Martin (1992: 263-4):
Summarising these observations as discourse maxims one might come up with the following:
i. Sort out what you've said (worry about what's next as it comes).ii. Keep surfacing (don't get too embedded or too deeply dependent).
Whatever the moral drawn or how framed, there is abundant evidence that texts are produced progressively by speakers who constantly monitor what they say as they say it and for the most part make retrospective connections between new messages and what has already been said. The deep regressive structures proposed by Rhetorical Structure Theory are thus inappropriate as a model of text production and need to be complemented by a more process oriented account. The flatter, covariate structures proposed by English Text on the other hand seem more promising as a first step in the development of dynamic representations.

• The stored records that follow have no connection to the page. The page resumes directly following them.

===== config.mk =====
export PLATFORM = sky130hd
export DESIGN_NAME = rll_id_field_parser
export DESIGN_NICKNAME = d
export VERILOG_FILES = /design/src/rtl/rll_id_field_parser.sv
export SDC_FILE = /design/constraint.sdc
export NUM_CORES = 1
export LEC_CHECK = 0
export BUFFER_PORTS_ARGS = -buffer_cell sky130_fd_sc_hd__buf_2
export CAP_MARGIN = 20
export CORE_MARGIN = 1.5
export CORE_UTILIZATION = 47
export CTS_CLUSTER_SIZE = 28
export DETAILED_ROUTE_END_ITERATION = 6
export PLACE_DENSITY = 0.66
export SLEW_MARGIN = 20
export SYNTH_ARGS = -nofsm -noshare
export SYNTH_HDL_FRONTEND = slang
export SYNTH_SLANG_ARGS = --single-unit

===== constraint.sdc =====
create_clock -name clk -period 5.2 [get_ports clk]
set_input_delay 0.52 -clock clk [delete_from_list [all_inputs] [get_ports clk]]
set_output_delay 0.52 -clock clk [all_outputs]
set_load 0.005 [all_outputs]

===== src/rtl/rll_id_field_parser.sv =====
`default_nettype none
// ---------------------------------------------------------------------------
// rll_id_field_parser : collects and CRC-checks an RLL ID field after a mark.
// Revision 1.0
// ---------------------------------------------------------------------------
module rll_id_field_parser #(
   parameter logic [15:0] CRC_INIT  = 16'hFFFF,
   parameter int unsigned TIMEOUT   = 512,
   parameter logic [7:0]  HEAD_MASK = 8'h0F
) (
   input  logic        clk,
   input  logic        reset_n,
   input  logic        enable,
   input  logic        id_mark,
   input  logic [7:0]  byte_in,
   input  logic        byte_valid,
   output logic        busy,
   output logic        id_valid,
   output logic        crc_error,
   output logic        timeout_error,
   output logic [15:0] cylinder,
   output logic [7:0]  head,
   output logic [7:0]  sector,
   output logic [15:0] crc_calc
);

   typedef enum logic [1:0] {
      IDLE    = 2'd0,
      COLLECT = 2'd1,
      CHECK   = 2'd2
   } state_t;

   localparam logic [15:0] TIMER_LAST = 16'(TIMEOUT - 1);

   state_t      state, state_nxt;
   logic [2:0]  idx;
   logic [15:0] timer;
   logic [15:0] crc, crc_nxt;
   logic [7:0]  hdr [4];
   logic        accept, last_byte, time_up;
   logic        pulse_ok, pulse_bad, pulse_to;

   // MSB-first CRC-16/CCITT, one whole byte per call
   function automatic logic [15:0] crc_byte(input logic [15:0] c, input logic [7:0] d);
      logic [15:0] r;
      r = c;
      for (int i = 7; i >= 0; i--) begin
         if (r[15] ^ d[i]) r = {r[14:0], 1'b0} ^ 16'h1021;
         else              r = {r[14:0], 1'b0};
      end
      return r;
   endfunction

   always_comb begin
      state_nxt = state;
      accept    = 1'b0;
      last_byte = 1'b0;
      time_up   = 1'b0;
      crc_nxt   = crc_byte(crc, byte_in);
      case (state)
         IDLE: begin
            if (id_mark) state_nxt = COLLECT;
         end
         COLLECT: begin
            // a mark always wins over a coincident byte
            if (id_mark) begin
               state_nxt = COLLECT;
            end else if (byte_valid) begin
               accept = 1'b1;
               if (idx == 3'd5) begin
                  last_byte = 1'b1;
                  state_nxt = CHECK;
               end
            end else if (timer == TIMER_LAST) begin
               time_up   = 1'b1;
               state_nxt = IDLE;
            end
         end
         CHECK: begin
            state_nxt = id_mark ? COLLECT : IDLE;
         end
         default: state_nxt = IDLE;
      endcase
   end

   always_ff @(posedge clk) begin
      if (!reset_n) begin
         state     <= IDLE;
         idx       <= 3'd0;
         timer     <= 16'd0;
         crc       <= CRC_INIT;
         crc_calc  <= 16'd0;
         cylinder  <= 16'd0;
         head      <= 8'd0;
         sector    <= 8'd0;
         pulse_ok  <= 1'b0;
         pulse_bad <= 1'b0;
         pulse_to  <= 1'b0;
         for (int i = 0; i < 4; i++) hdr[i] <= 8'd0;
      end else if (enable) begin
         state     <= state_nxt;
         pulse_ok  <= 1'b0;
         pulse_bad <= 1'b0;
         pulse_to  <= 1'b0;
         if (id_mark) begin
            idx   <= 3'd0;
            timer <= 16'd0;
            crc   <= CRC_INIT;
         end else if (accept) begin
            idx   <= idx + 3'd1;
            timer <= 16'd0;
            crc   <= crc_nxt;
            if (idx < 3'd4) hdr[idx[1:0]] <= byte_in;
            if (idx == 3'd3) crc_calc <= crc_nxt;
            // residue check: register folds to zero over header plus CRC
            if (last_byte) begin
               if (crc_nxt == 16'h0000) begin
                  pulse_ok <= 1'b1;
                  cylinder <= {hdr[0], hdr[1]};
                  head     <= hdr[2] & HEAD_MASK;
                  sector   <= hdr[3];
               end else begin
                  pulse_bad <= 1'b1;
               end
            end
         end else if (time_up) begin
            pulse_to <= 1'b1;
            timer    <= 16'd0;
         end else if (state == COLLECT) begin
            timer <= timer + 16'd1;
         end
      end
   end

   assign busy          = (state == COLLECT);
   assign id_valid      = pulse_ok  & enable;
   assign crc_error     = pulse_bad & enable;
   assign timeout_error = pulse_to  & enable;

endmodule
`default_nettype wire


==> results of run 1 <==
layer usage:
layer,GRT usage [%],up-vias,part of all wire (%)
met4,4.86,0,0.96
met3,4.57,10,3.6
li1,-,1761,-
met5,0,-,0
met1,23.8,1648,46
met2,30.7,48,50
metrics by stage:
step	cell area (sq um)	utilization, %	hold WS (ps)
2_1_floorplan	4820	-	432
3_3_place_gp	5160	52.3	441
3_5_place_dp	5160	52.3	445
4_1_cts	5340	54.1	462
5_1_grt	5340	54.1	475
6_report	5340	54.1	456
critical path, delay by kind of cell (launching register included):
family	cells	cell delay (ps)
buf+inv	1	210
flops	1	350
simple gates	5	2090
where the power goes:
part | leakage (nW) | total [mW] | switching, mW | internal [mW]
sequential | 0.967 | 0.907 | 0.00558 | 0.901
combinational | 1.00 | 0.0960 | 0.0662 | 0.0297
clock | 0.0895 | 0.469 | 0.282 | 0.187
total | 2.06 | 1.47 | 0.354 | 1.12
cell usage in the layout (no fill, tap or decap), types with 2 or more instances in the layout:
cell type and instances:
nand4_1 8, o22ai_1 12, nand2b_1 4, nor3_1 8, nand2_1 106, edfxtp_1 28, xnor2_2 2, ha_1 4
and2_1 30, buf_4 4, o21a_1 2, buf_2 60, or4_1 2, a21oi_1 15, xor2_1 12, nor2_1 33
and3_1 10, a211oi_1 6, dfxtp_1 84, and4_1 3, inv_1 6, o22a_1 2, clkinv_2 3, o21ai_0 7
nand3_1 6, xnor2_1 25, clkbuf_8 10, mux2i_1 28, conb_1 4
logic make-up after synthesis:
logic type	count (synthesis)	synth area share [%]
mux	28	5.83
buf+inv	37	3.77
fa+ha+maj	4	1.04
flops	112	52.5
xor+xnor	40	7.89
compound gates	52	7.34
simple gates	220	21.6
other cells	1	0.0780
state kept, by name, indices dropped and copies added (netlist names):
signal,cells
crc,16
crc_calc,16
cylinder,16
hdr,28
head,4
idx,3
pulse_bad,1
pulse_ok,1
pulse_to,1
sector,8
state,2
timer,16
how the worst max path moves through the flow:
stage	start	to	slack, ps	cells after the start
after floorplan	byte_in[0]	cylinder[10]	2600	7
after global placement	id_mark	hdr[0][1]	2040	7
after detailed placement	id_mark	hdr[0][0]	1880	7
after CTS	state[1]	hdr[0][3]	2190	6
after global routing	state[1]	hdr[0][3]	1780	6
final	state[1]	hdr[0][3]	2220	6
area by class of cell:
type	instances	area share (%)
clock buffer	11	2.65
tap	133	3.12
sequential	112	47.3
multi-input combinational	348	39.7
inverter	7	0.492
clock inverter	5	0.586
timing repair buffer	64	6.19
==> impl_metrics.env, run 1 <==
export IMPL_status="completed"
export IMPL_max_freq_ghz=0.335
export IMPL_via_per_inst=5.10
export IMPL_async_flop_share_pct=0
export IMPL_worst_pin_slew_ps=793
export IMPL_drive_gt1_share_pct=15.7
export IMPL_hold_class="register to register"
export IMPL_dp_hpwl_um=6680
export IMPL_placementRows=36
export IMPL_criticalPathCategory="register to register"
export IMPL_ctsResizeCount=0
export IMPL_synth_enable_flop_cells=28
export IMPL_synth_area_leader_cell="dfxtp_1"
export IMPL_gp_congestion=0.814
export IMPL_track_usage_pct=18.4
export IMPL_finalSetupViolCount=0
export IMPL_syn_avg_cell_area_sq_um=9.73
export IMPL_wl_per_cell_um=14.2
export IMPL_start_util_pct=48.7
export IMPL_h_tree_depth=3
export IMPL_synth_seq_cells=112
export IMPL_finalCriticalPeriod_ps=2980
export IMPL_insertion_delay_ps=370
export IMPL_slowest_stage="nand4_1"
export IMPL_post_route_period_util_pct=57.4
export IMPL_dp_cells=664
export IMPL_timing_rr_start="state[1]"
export IMPL_rsz0062_at_grt="false"
export IMPL_endpoint_kind="register"
export IMPL_io_pin_count=65
export IMPL_min_from="sector[4]"
export IMPL_antenna_found_initial=0
export IMPL_cts_max_path_buffers=2
export IMPL_cap_violations=0
export IMPL_total_power_mw=1.47
export IMPL_ant_nets=0
export IMPL_worstPathArrival_ps=3010
export IMPL_setup_tns_ps=0
export IMPL_syn_instance_count=494
export IMPL_cts_tree="yes"
export IMPL_hold_buffers=0
export IMPL_ys_warn_count=0
export IMPL_antenna_cells=0
export IMPL_crit_path_max_fanout=15
export IMPL_max_vdd_ir_drop_mv=0.149
export IMPL_finalWirelength_um=9650
export IMPL_cts_buffers=9
export IMPL_hold_depth=2
export IMPL_seq_area_sq_um=2520
export IMPL_clkTransAtPathRegs_ps=110
export IMPL_final_nets=559
export IMPL_slowest_delay_ps=590
export IMPL_finClkSkew_ps=11.1
export IMPL_synthTopCellsByCount="nand2_1 (106), dfxtp_1 (84), nor2_1 (34), and2_1 (30)"
export IMPL_relSlewSlack_pct=47.1
export IMPL_r2r_setup_slack_ps=2220
export IMPL_first_pass_iters=5
export IMPL_finalNonFillerCells=680
export IMPL_io_buffers=60
export IMPL_clock_sinks=112
export IMPL_dp_slack_ps=1880
export IMPL_die_h_um=104
export IMPL_grt_max_degree=79
export IMPL_grt_pass1_vias=3231
export IMPL_yosysSeqAreaShare_pct=52.5
export IMPL_die_area_sq_um=10800
export IMPL_hold_viol=0
export IMPL_post_cts_buffers=0
export IMPL_path_cells="nor2_1, nand4_1, nor3_1, buf_4, nor3b_1, nand2b_1"
export IMPL_netlist_area_leader_share_pct=35.0
export IMPL_area_delta_synth_final_pct=11.0
export IMPL_cts_root_buf="clkbuf_8"
export IMPL_coreArea_sq_um=9860
export IMPL_vias=3467
export IMPL_synth_flop_cell="dfxtp_1"
export IMPL_regToRegEndpoint="hdr[0][3]"
export IMPL_min_to="sector[4]"
export IMPL_ys_top_cells_by_area="dfxtp_1 (35%), edfxtp_1 (17%), nand2_1 (8.3%), mux2i_1 (5.8%), xnor2_1 (4.6%)"
export IMPL_synth_cell_area_sq_um=4810
export IMPL_finalMaxSlewViolations=0
export IMPL_drc=0
export IMPL_worst_slack_ps=2220
export IMPL_multiInputGateArea_sq_um=2120
export IMPL_nFillCells=932
export IMPL_start_kind="register"
export IMPL_yosys_cell_count_top_type="nand2_1"
export IMPL_grt_overflow=0
export IMPL_drt_iter0_drc=112
export IMPL_pwr_density_cell_nw_per_um2=276
export IMPL_required_ps=5230
export IMPL_dieWidth_um=104
export IMPL_p_leak_nw=2.06
export IMPL_synthDistinctLibCells=48
export IMPL_r2r_cells=6
export IMPL_grt_pass1_wl_um=16000
Power figures use the tool's default switching activity.
==> run 2: changes to the inputs <==
--- a/config.mk
+++ b/config.mk
@@ -11,7 +11,7 @@
 export CORE_UTILIZATION = 47
 export CTS_CLUSTER_SIZE = 28
 export DETAILED_ROUTE_END_ITERATION = 6
-export PLACE_DENSITY = 0.66
+export PLACE_DENSITY = 0.69
 export SLEW_MARGIN = 20
 export SYNTH_ARGS = -nofsm -noshare
 export SYNTH_HDL_FRONTEND = slang
==> constraint.sdc (replaced) <==
create_clock -name clk -period 2.5 [get_ports clk]
set_input_delay 0.25 -clock clk [delete_from_list [all_inputs] [get_ports clk]]
set_output_delay 0.25 -clock clk [all_outputs]
set_load 0.005 [all_outputs]
==> run 2 against run 1 <==
Global-route usage increased by 1.7 points. Cell area increased by 3.9%. Maximum frequency increased by 24%. Worst setup slack got worse by 2100 ps. Cell count increased by 3.2%. Critical path type unchanged. Largest cell class unchanged.
==> impl_metrics.env, run 2 (synthesized netlist as in run 1, its figures left out) <==
export IMPL_dp_hpwl_um=7160
export IMPL_grt_overflow=0
export IMPL_slowest_stage="or4b_4"
export IMPL_cts_buffers=9
export IMPL_cap_violations=0
export IMPL_ant_nets=0
export IMPL_coreArea_sq_um=9860
export IMPL_p_leak_nw=2.19
export IMPL_final_nets=581
export IMPL_placementRows=36
export IMPL_regMostFlops="hdr"
export IMPL_drt_iter0_drc=208
export IMPL_r2r_cells=7
export IMPL_first_pass_iters=4
export IMPL_hold_viol=0
export IMPL_cp_depth=7
export IMPL_vias=3607
export IMPL_mostFrequentLayoutCells="nand2_1 (106), dfxtp_1 (83), buf_2 (60), nor2_1 (34), and2_1 (30)"
export IMPL_finalSetupViolCount=0
export IMPL_finClkSkew_ps=8.80
export IMPL_max_freq_ghz=0.416
export IMPL_start_kind="register"
export IMPL_worst_slack_ps=96.2
export IMPL_status="completed"
export IMPL_seq_area_sq_um=2520
export IMPL_track_usage_pct=20.0
export IMPL_r2r_setup_slack_ps=100
export IMPL_drive_gt1_share_pct=19.5
export IMPL_final_util_pct=56.2
export IMPL_cp_top_family="XOR/XNOR gates"
export IMPL_multiInputGateArea_sq_um=2130
export IMPL_dieWidth_um=104
export IMPL_largest_reg_flops=28
export IMPL_hold_class="input pin to register"
export IMPL_slowest_delay_ps=530
export IMPL_via_per_inst=5.14
export IMPL_wl_per_cell_um=15.0
export IMPL_cts_max_path_buffers=2
export IMPL_timing_rr_start="crc[8]"
export IMPL_min_from="byte_in[7]"
export IMPL_critPathLaunch="crc[8]"
export IMPL_rsz0062_at_grt="true"
export IMPL_cts_tree="yes"
export IMPL_die_h_um=104
export IMPL_finalWirelength_um=10500
export IMPL_clock_sinks=112
export IMPL_endpoint_kind="register"
export IMPL_design_area_sq_um=5540
export IMPL_criticalPathCategory="register to register"
export IMPL_relSlewSlack_pct=48.5
export IMPL_worst_pin_slew_ps=772
export IMPL_grt_pass1_vias=3536
export IMPL_dp_slack_ps=-13.9
export IMPL_nFillCells=881
export IMPL_crit_path_max_fanout=8
export IMPL_grt_max_degree=79
export IMPL_area_delta_synth_final_pct=15.3
export IMPL_start_util_pct=48.7
export IMPL_max_vdd_ir_drop_mv=0.286
export IMPL_required_ps=2800
export IMPL_finalCriticalPeriod_ps=2400
export IMPL_antenna_found_initial=0
export IMPL_hold_buffers=0
export IMPL_crit_buf_inv=2
export IMPL_io_buffers=60
export IMPL_finalMaxSlewViolations=0
export IMPL_critPathCapture="head[2]"
export IMPL_worstPathArrival_ps=2700
export IMPL_regToRegEndpoint="head[2]"
export IMPL_io_pin_count=65
export IMPL_clkTransAtPathRegs_ps=100
export IMPL_antenna_cells=0
export IMPL_cts_root_buf="clkbuf_8"
export IMPL_h_tree_depth=3
export IMPL_pwr_density_cell_nw_per_um2=560
export IMPL_insertion_delay_ps=370
export IMPL_mostFrequentLayoutCell="nand2_1"
export IMPL_post_route_period_util_pct=96.2
export IMPL_gp_congestion=0.841
export IMPL_drc=0
export IMPL_dpl_cell_area_sq_um=5310
export IMPL_die_area_sq_um=10800
export IMPL_grt_pass1_wl_um=17300
export IMPL_path_cells="xnor2_2, xnor3_1, or4b_4, a2111oi_4, buf_4, buf_12, mux2i_2"
run 2: repair_timing:
action / CTS / global route
cloned: 2 / 0
setup buffers: 3 / 0
endpoints found under the setup margin: 5 / 24
pin swaps: 4 / 2
hold endpoints to repair: 0 / 0
resized for setup: 0 / 5
run 2: area by class of cell:
class	instances	share of cell area (%)
Tap cell	133	3.00
Multi-Input combinational cell	348	38.4
Inverter	7	0.474
Sequential cell	112	45.5
Clock inverter	5	0.542
Clock buffer	11	2.55
Timing Repair Buffer	86	9.53
run 2: worst min-delay path by stage:
stage,cells past startpoint,slack [ps],end
2_1_floorplan,2,430,pulse_to
3_3_place_gp,2,440,cylinder[0]
3_5_place_dp,2,450,pulse_to
4_1_cts,2,220,hdr[0][7]
5_1_grt,2,240,hdr[0][7]
6_report,2,250,hdr[0][7]
run 2: metal layers:
metal	global-route usage, %	vias to the layer above	routed length (um)
met4	8.43	0	233
met1	26.0	1716	4820
met3	3.63	20	347
li1	-	1807	-
met5	0	-	0
met2	32.9	64	5150
run 2: power breakdown:
group | internal (mW) | total, mW | switching (mW) | leakage [nW]
logic | 0.0846 | 0.233 | 0.149 | 1.13
registers | 1.87 | 1.89 | 0.0116 | 0.966
clock network | 0.390 | 0.985 | 0.595 | 0.0938
run 2: worst register-to-register path: cells and delay by family, from the launching register on:
family                    cells  cell delay, ps
DFF                           1             350
xor gates and xnor gates      2             530
and+or+nand+nor               1             530
AOI/OAI and AO/OA             1             330
buffers and inverters         2             390
muxes                         1             210
run 2: stage by stage:
step                hold slack [ps]  TNS (ps)  std cells  power, mW
detailed placement              445     -29.8        682       2.16
global placement                441         0        682       2.15
floorplan                       432         0        497       2.07
finish                          245         0        702       3.10
global route                    238     -9.85        702       3.22
CTS                             223         0        703       3.13
==> run 3: changes to the inputs <==
--- a/config.mk
+++ b/config.mk
@@ -8,10 +8,10 @@
 export BUFFER_PORTS_ARGS = -buffer_cell sky130_fd_sc_hd__buf_2
 export CAP_MARGIN = 20
 export CORE_MARGIN = 1.5
-export CORE_UTILIZATION = 47
+export CORE_UTILIZATION = 45
 export CTS_CLUSTER_SIZE = 28
 export DETAILED_ROUTE_END_ITERATION = 6
-export PLACE_DENSITY = 0.69
+export PLACE_DENSITY = 0.64
 export SLEW_MARGIN = 20
 export SYNTH_ARGS = -nofsm -noshare
 export SYNTH_HDL_FRONTEND = slang
==> constraint.sdc (replaced) <==
create_clock -name clk -period 2.6 [get_ports clk]
set_input_delay 0.26 -clock clk [delete_from_list [all_inputs] [get_ports clk]]
set_output_delay 0.26 -clock clk [all_outputs]
set_load 0.005 [all_outputs]
==> run 3 against run 2 <==
First-iteration DRC count is 45% lower. Sequential cell count unchanged. Critical endpoint is now head[1]. Global-route usage is 1.6 points lower. Non-clock buffer count down 8. Critical path type unchanged.
==> impl_metrics.env, run 3 (synthesized netlist as in run 1, its figures left out) <==
export IMPL_cts_root_buf="clkbuf_8"
export IMPL_cts_max_path_buffers=2
export IMPL_grt_pass1_wl_um=16500
export IMPL_max_vdd_ir_drop_mv=0.343
export IMPL_path_cells="xnor2_2, xnor3_1, or4b_4, a2111oi_4, buf_12, mux2i_1"
export IMPL_grt_overflow=0
export IMPL_wl_per_cell_um=14.2
export IMPL_track_usage_pct=18.4
export IMPL_final_nets=573
export IMPL_gp_congestion=0.848
export IMPL_ant_nets=0
export IMPL_finalSetupViolCount=0
export IMPL_mostFrequentLayoutCell="nand2_1"
export IMPL_criticalPathCategory="register to register"
export IMPL_placementRows=37
export IMPL_cap_violations=0
export IMPL_pwr_density_cell_nw_per_um2=550
export IMPL_antenna_found_initial=0
export IMPL_busiest_layer="met2"
export IMPL_worst_pin_slew_ps=770
export IMPL_total_power_mw=3.00
export IMPL_finalWirelength_um=9890
export IMPL_worstPathArrival_ps=2750
export IMPL_hold_class="input pin to register"
export IMPL_via_per_inst=5.01
export IMPL_cts_buffers=9
export IMPL_drc=0
export IMPL_dp_hpwl_um=6990
export IMPL_cts_tree="yes"
export IMPL_vias=3493
export IMPL_io_buffers=60
export IMPL_die_area_sq_um=11300
export IMPL_r2r_setup_slack_ps=130
export IMPL_rsz0062_at_grt="false"
export IMPL_finalCriticalPeriod_ps=2470
export IMPL_status="completed"
export IMPL_post_route_period_util_pct=94.9
export IMPL_dieWidth_um=106
export IMPL_grt_util_met2_pct=31.0
export IMPL_clock_sinks=112
export IMPL_mostFrequentLayoutCells="nand2_1 (106), dfxtp_1 (84), buf_2 (60), nor2_1 (34), and2_1 (30)"
export IMPL_io_pin_count=65
export IMPL_max_freq_ghz=0.405
export IMPL_crit_buf_inv=1
export IMPL_required_ps=2880
export IMPL_finClkSkew_ps=15.8
export IMPL_first_pass_iters=4
export IMPL_setup_tns_ps=0
export IMPL_die_h_um=106
export IMPL_clkTransAtPathRegs_ps=100
export IMPL_antenna_cells=0
export IMPL_insertion_delay_ps=360
export IMPL_slowest_stage="or4b_4"
export IMPL_p_leak_nw=2.14
export IMPL_cp_top_family="simple AND/OR/NAND/NOR gates"
export IMPL_ctsResizeCount=0
export IMPL_crit_path_max_fanout=29
export IMPL_finalMaxSlewViolations=0
export IMPL_endpoint_kind="register"
export IMPL_slowest_delay_ps=570
export IMPL_start_kind="register"
export IMPL_post_cts_buffers=0
export IMPL_grt_max_degree=79
export IMPL_largest_reg_flops=28
export IMPL_area_delta_synth_final_pct=13.7
export IMPL_coreArea_sq_um=10300
export IMPL_start_util_pct=46.6
export IMPL_relSlewSlack_pct=48.7
export IMPL_h_tree_depth=3
export IMPL_hold_buffers=0
export IMPL_hold_viol=0
export IMPL_drt_iter0_drc=114
export IMPL_grt_pass1_vias=3375
export IMPL_drive_gt1_share_pct=17.8
export IMPL_grt_use_met3_pct=2.82
export IMPL_use_met1_pct=24.3
export IMPL_regMostFlops="hdr"
-- run 3: path summary, 6_finish.rpt --
path / from / to / cells after the start
max: crc[8] / head[1] / 6
min: enable / pulse_bad / 2
max reg2reg: crc[8] / head[1] / 6
min reg2reg: sector[5] / sector[5] / 2
-- run 3: per-layer routing --
metal  up-vias  routed length (um)
met5         -                   0
met4         0                  98
met3         6                 356
met2        52                4760
met1      1641                4680
li1       1794                   -
-- run 3: where the power goes --
| part | internal (mW) | total (mW) | switching (mW) |
|---|---|---|---|
| registers | 1.80 | 1.81 | 0.0109 |
| logic | 0.0770 | 0.214 | 0.137 |
| clock network | 0.369 | 0.977 | 0.608 |
| total | 2.25 | 3.00 | 0.756 |
-- run 3: per-stage QoR --
step                      utilization (%)  worst slack, ps  instance area [sq um]  hold slack, ps  cells
after detailed placement             51.2             73.9                   5280             443    681
after global placement               51.2              160                   5280             441    681
after CTS                            52.9              123                   5470             239    697
after floorplan                         -              166                   4820             432    497
after global routing                 52.9             3.57                   5470             255    697
final                                52.9              133                   5470             252    697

This is the final section of a critique of Rhetorical Structure Theory.
 This stage of the argument provides some advice on how to organise spoken texts, in terms of a moral to be drawn from observing two texts.
 This stage of the argument presents a commonsense observation as an investigative finding.
 Retrospective connections are deemed appropriate, but regressive structures inappropriate, for a model of text production, on the basis of the discourse maxims and commonsense observation.
 This confuses the semantic relations in a text with the unfolding of the text (logogenesis).
 The relative "flatness" of the English Text model reflects the fact that it is less able to account for the depth of dependencies in a text.
As argued previously, covariate "structures" are not structures. They are units (messages) conjoined by logical relations, but the conjoined units do not form an integrated whole. (A reticulum is a representational device, not a linguistic structure.)